Say how many lines in the data below contain the word "Operators", and give no other text.

Data for analysis:
Start of Block

==> src/rtl/rel_fifo_pop_stage.sv <==
// TMR-protected pop stage: turns a FIFO empty/pop interface into a registered valid/ready stream.
// Define REL_FIFO_POP_STAGE_STICKY_FAULT_EN to make fault_o a registered, sticky flag cleared by flush.
module rel_fifo_pop_stage #(
    parameter int unsigned DataWidth = 39,
    parameter bit          TmrStatus = 1'b0,
    parameter int unsigned HsWidth   = TmrStatus ? 3 : 1
) (
    input  logic                 clk_i,
    input  logic                 rst_ni,
    input  logic [HsWidth-1:0]   flush_i,
    input  logic [HsWidth-1:0]   fifo_empty_i,
    input  logic [DataWidth-1:0] fifo_data_i,
    output logic [HsWidth-1:0]   fifo_pop_o,
    output logic [HsWidth-1:0]   valid_o,
    input  logic [HsWidth-1:0]   ready_i,
    output logic [DataWidth-1:0] data_o,
    output logic                 fault_o
);
    localparam int unsigned NumRep = 3;
    localparam logic        EMPTY  = 1'b0;
    localparam logic        FULL   = 1'b1;

    function automatic logic maj3(input logic [NumRep-1:0] v);
        return (v[0] & v[1]) | (v[1] & v[2]) | (v[0] & v[2]);
    endfunction

    function automatic logic split3(input logic [NumRep-1:0] v);
        return (|v) & ~(&v);
    endfunction

    logic [NumRep-1:0]    empty_r;
    logic [NumRep-1:0]    ready_r;
    logic [NumRep-1:0]    flush_r;
    logic [NumRep-1:0]    vld_q;
    logic [NumRep-1:0]    vld_d;
    logic [NumRep-1:0]    vld_n;
    logic [NumRep-1:0]    pop;
    logic                 load;
    logic                 vld_vote;
    logic                 ready_vote;
    logic                 flush_vote;
    logic                 mismatch;
    logic [DataWidth-1:0] data_q;

    // Replica inputs: per-replica bits, or one bit fanned out to all three
    if (TmrStatus) begin : g_tmr_in
        assign empty_r = fifo_empty_i;
        assign ready_r = ready_i;
        assign flush_r = flush_i;
    end else begin : g_fan_in
        assign empty_r = {NumRep{fifo_empty_i}};
        assign ready_r = {NumRep{ready_i}};
        assign flush_r = {NumRep{flush_i}};
    end

    always_ff @(posedge clk_i or negedge rst_ni) begin
        if (!rst_ni) begin
            vld_q <= {NumRep{EMPTY}};
        end else begin
            vld_q <= vld_d;
        end
    end

    // Per-replica handshake; every replica registers the majority of all three next states
    always_comb begin
        pop   = '0;
        vld_n = '0;
        vld_d = '0;
        for (int r = 0; r < int'(NumRep); r++) begin
            pop[r] = ~empty_r[r] & (~vld_q[r] | ready_r[r]) & ~flush_r[r];
            if (flush_r[r]) begin
                vld_n[r] = EMPTY;
            end else if (pop[r]) begin
                vld_n[r] = FULL;
            end else if (ready_r[r]) begin
                vld_n[r] = EMPTY;
            end else begin
                vld_n[r] = vld_q[r];
            end
        end
        for (int r = 0; r < int'(NumRep); r++) begin
            vld_d[r] = maj3(vld_n);
        end
    end

    always_comb begin
        load       = maj3(pop);
        vld_vote   = maj3(vld_q);
        ready_vote = maj3(ready_r);
        flush_vote = maj3(flush_r);
        mismatch   = split3(vld_n) | split3(pop) | (|({NumRep{load}} ^ pop));
        if (!TmrStatus) begin
            mismatch = mismatch | split3(vld_q);
        end
    end

    if (TmrStatus) begin : g_tmr_out
        assign fifo_pop_o = pop;
        assign valid_o    = vld_q;
    end else begin : g_voted_out
        assign fifo_pop_o = load;
        assign valid_o    = vld_vote;
    end

    // Single data copy; the ECC codeword is passed through untouched
    always_ff @(posedge clk_i or negedge rst_ni) begin
        if (!rst_ni) begin
            data_q <= '0;
        end else if (load) begin
            data_q <= fifo_data_i;
        end
    end

    assign data_o = data_q;

`ifdef REL_FIFO_POP_STAGE_STICKY_FAULT_EN
    logic fault_q;
    logic fault_d;

    assign fault_d = flush_vote ? 1'b0 : (fault_q | mismatch);

    always_ff @(posedge clk_i or negedge rst_ni) begin
        if (!rst_ni) begin
            fault_q <= 1'b0;
        end else begin
            fault_q <= fault_d;
        end
    end

    assign fault_o = fault_q;
`else
    assign fault_o = mismatch;
`endif

`ifndef SYNTHESIS
    a_no_pop_when_empty: assert property (@(posedge clk_i) disable iff (!rst_ni)
        (pop & empty_r) == '0);
    a_valid_drop: assert property (@(posedge clk_i) disable iff (!rst_ni)
        $fell(vld_vote) |-> $past(ready_vote || flush_vote));
    a_data_stable: assert property (@(posedge clk_i) disable iff (!rst_ni)
        (vld_vote && !ready_vote) |=> $stable(data_o));
`endif

endmodule

==> config.mk <==
export PLATFORM = sky130hd
export DESIGN_NAME = rel_fifo_pop_stage
export DESIGN_NICKNAME = d
export VERILOG_FILES = /design/src/rtl/rel_fifo_pop_stage.sv
export SDC_FILE = /design/constraint.sdc
export NUM_CORES = 1
export LEC_CHECK = 0
export CAP_MARGIN = 10
export CORE_MARGIN = 3
export CORE_UTILIZATION = 60
export CTS_CLUSTER_DIAMETER = 40
export CTS_CLUSTER_SIZE = 28
export DETAILED_ROUTE_END_ITERATION = 6
export DONT_BUFFER_PORTS = 1
export GPL_TIMING_DRIVEN = 0
export PLACE_DENSITY = 0.73
export SYNTH_ARGS = -nofsm -noshare
export SYNTH_HDL_FRONTEND = slang
export SYNTH_SLANG_ARGS = --single-unit
==> constraint.sdc <==
create_clock -name clk_i -period 2 [get_ports clk_i]
set_clock_uncertainty 0.05 [all_clocks]
set_input_delay 0.5 -clock clk_i [delete_from_list [all_inputs] [get_ports clk_i]]
set_output_delay 0.5 -clock clk_i [all_outputs]
set_load 0.01 [all_outputs]
* Yosys cells after proc, flatten, opt, wreduce, memory -nomap -nowiden
Cells that the tools add are included. W data, S select, Z words.
Storage, ports and cells: input port bits 44, bits in latches 0, ROM bits 0, memories 0, output and inout port bits 42, memory bits (writable) 0, register bits after elaboration 40, logic and storage cells 57
Operators by class: multiply operators 0, reduce and logical (&&, ||, !) cells 7, bitwise logic cells 39, mux-type cells 9, divide/modulo/power cells 0, shift-type cells 0, $lt $le $gt $ge 0, equality and inequality tests 0, add/sub/neg operators 0
Operators with widths (number):
- $and A1 B1 Y1 | 18
- $or A1 B1 Y1 | 12
- $reduce_or A3 Y1 | 4
- $mux W1 | 9
- $reduce_and A3 Y1 | 3
- $not A1 Y1 | 8
- $xor A3 B3 Y3 | 1

* Depth between registers and ports, before layout
Gate-level depths: netlist of run 1.
word-level depth 12, mapped depth 5, mapped depth without buffers 3

* Least setup slack after synthesis of run 1
No wires, ideal clock.
path kind input-to-output, start point input flush_i, end point output fifo_pop_o, arrival time 1.248 ns, slack 0.202 ns, stages on the path 4, path buffers 2, data required time 1.450 ns, path through or3_1 buf_6 buf_12 inv_1
Between the ends: word-level cells in the longest chain between the ends 5, elaborated cells between the ends (all ways) 9, those cells by class bitwise (9)
Ends and longest elaborated chain:
- start: declaration | line 10 | input logic [HsWidth-1:0] flush_i,
- $not A1 Y1 * | line 70 | pop[r] = ~empty_r[r] & (~vld_q[r] | ready_r[r]) & ~flush_r[r];
- $and A1 B1 Y1 | line 70
- $and A1 B1 Y1 | line 24 | return (v[0] & v[1]) | (v[1] & v[2]) | (v[0] & v[2]);
- $or A1 B1 Y1 | line 24
- $or A1 B1 Y1 * | line 24
- end: declaration | line 13 | output logic [HsWidth-1:0] fifo_pop_o,
Every way passes the cells marked *; elsewhere a longest branch is shown, timed or not.

* Final worst setup path of run 1
start point register vld_q[0], end point output fifo_pop_o
Between the ends: word-level cells in the longest chain between the ends 7, elaborated cells between the ends (all ways) 17, those cells by class bitwise (17)
Ends and longest elaborated chain:
- start: declaration | line 34 | logic [NumRep-1:0] vld_q;
- start signal: assignment | line 58 | vld_q <= {NumRep{EMPTY}};
- start signal: assignment | line 60 | vld_q <= vld_d;
- $not A1 Y1 | line 70
- $or A1 B1 Y1 | line 70
- $and A1 B1 Y1 (2 in series) | line 70
- $and A1 B1 Y1 | line 24
- $or A1 B1 Y1 | line 24
- $or A1 B1 Y1 * | line 24
Marks and branches as above.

End of Block

The answer:
2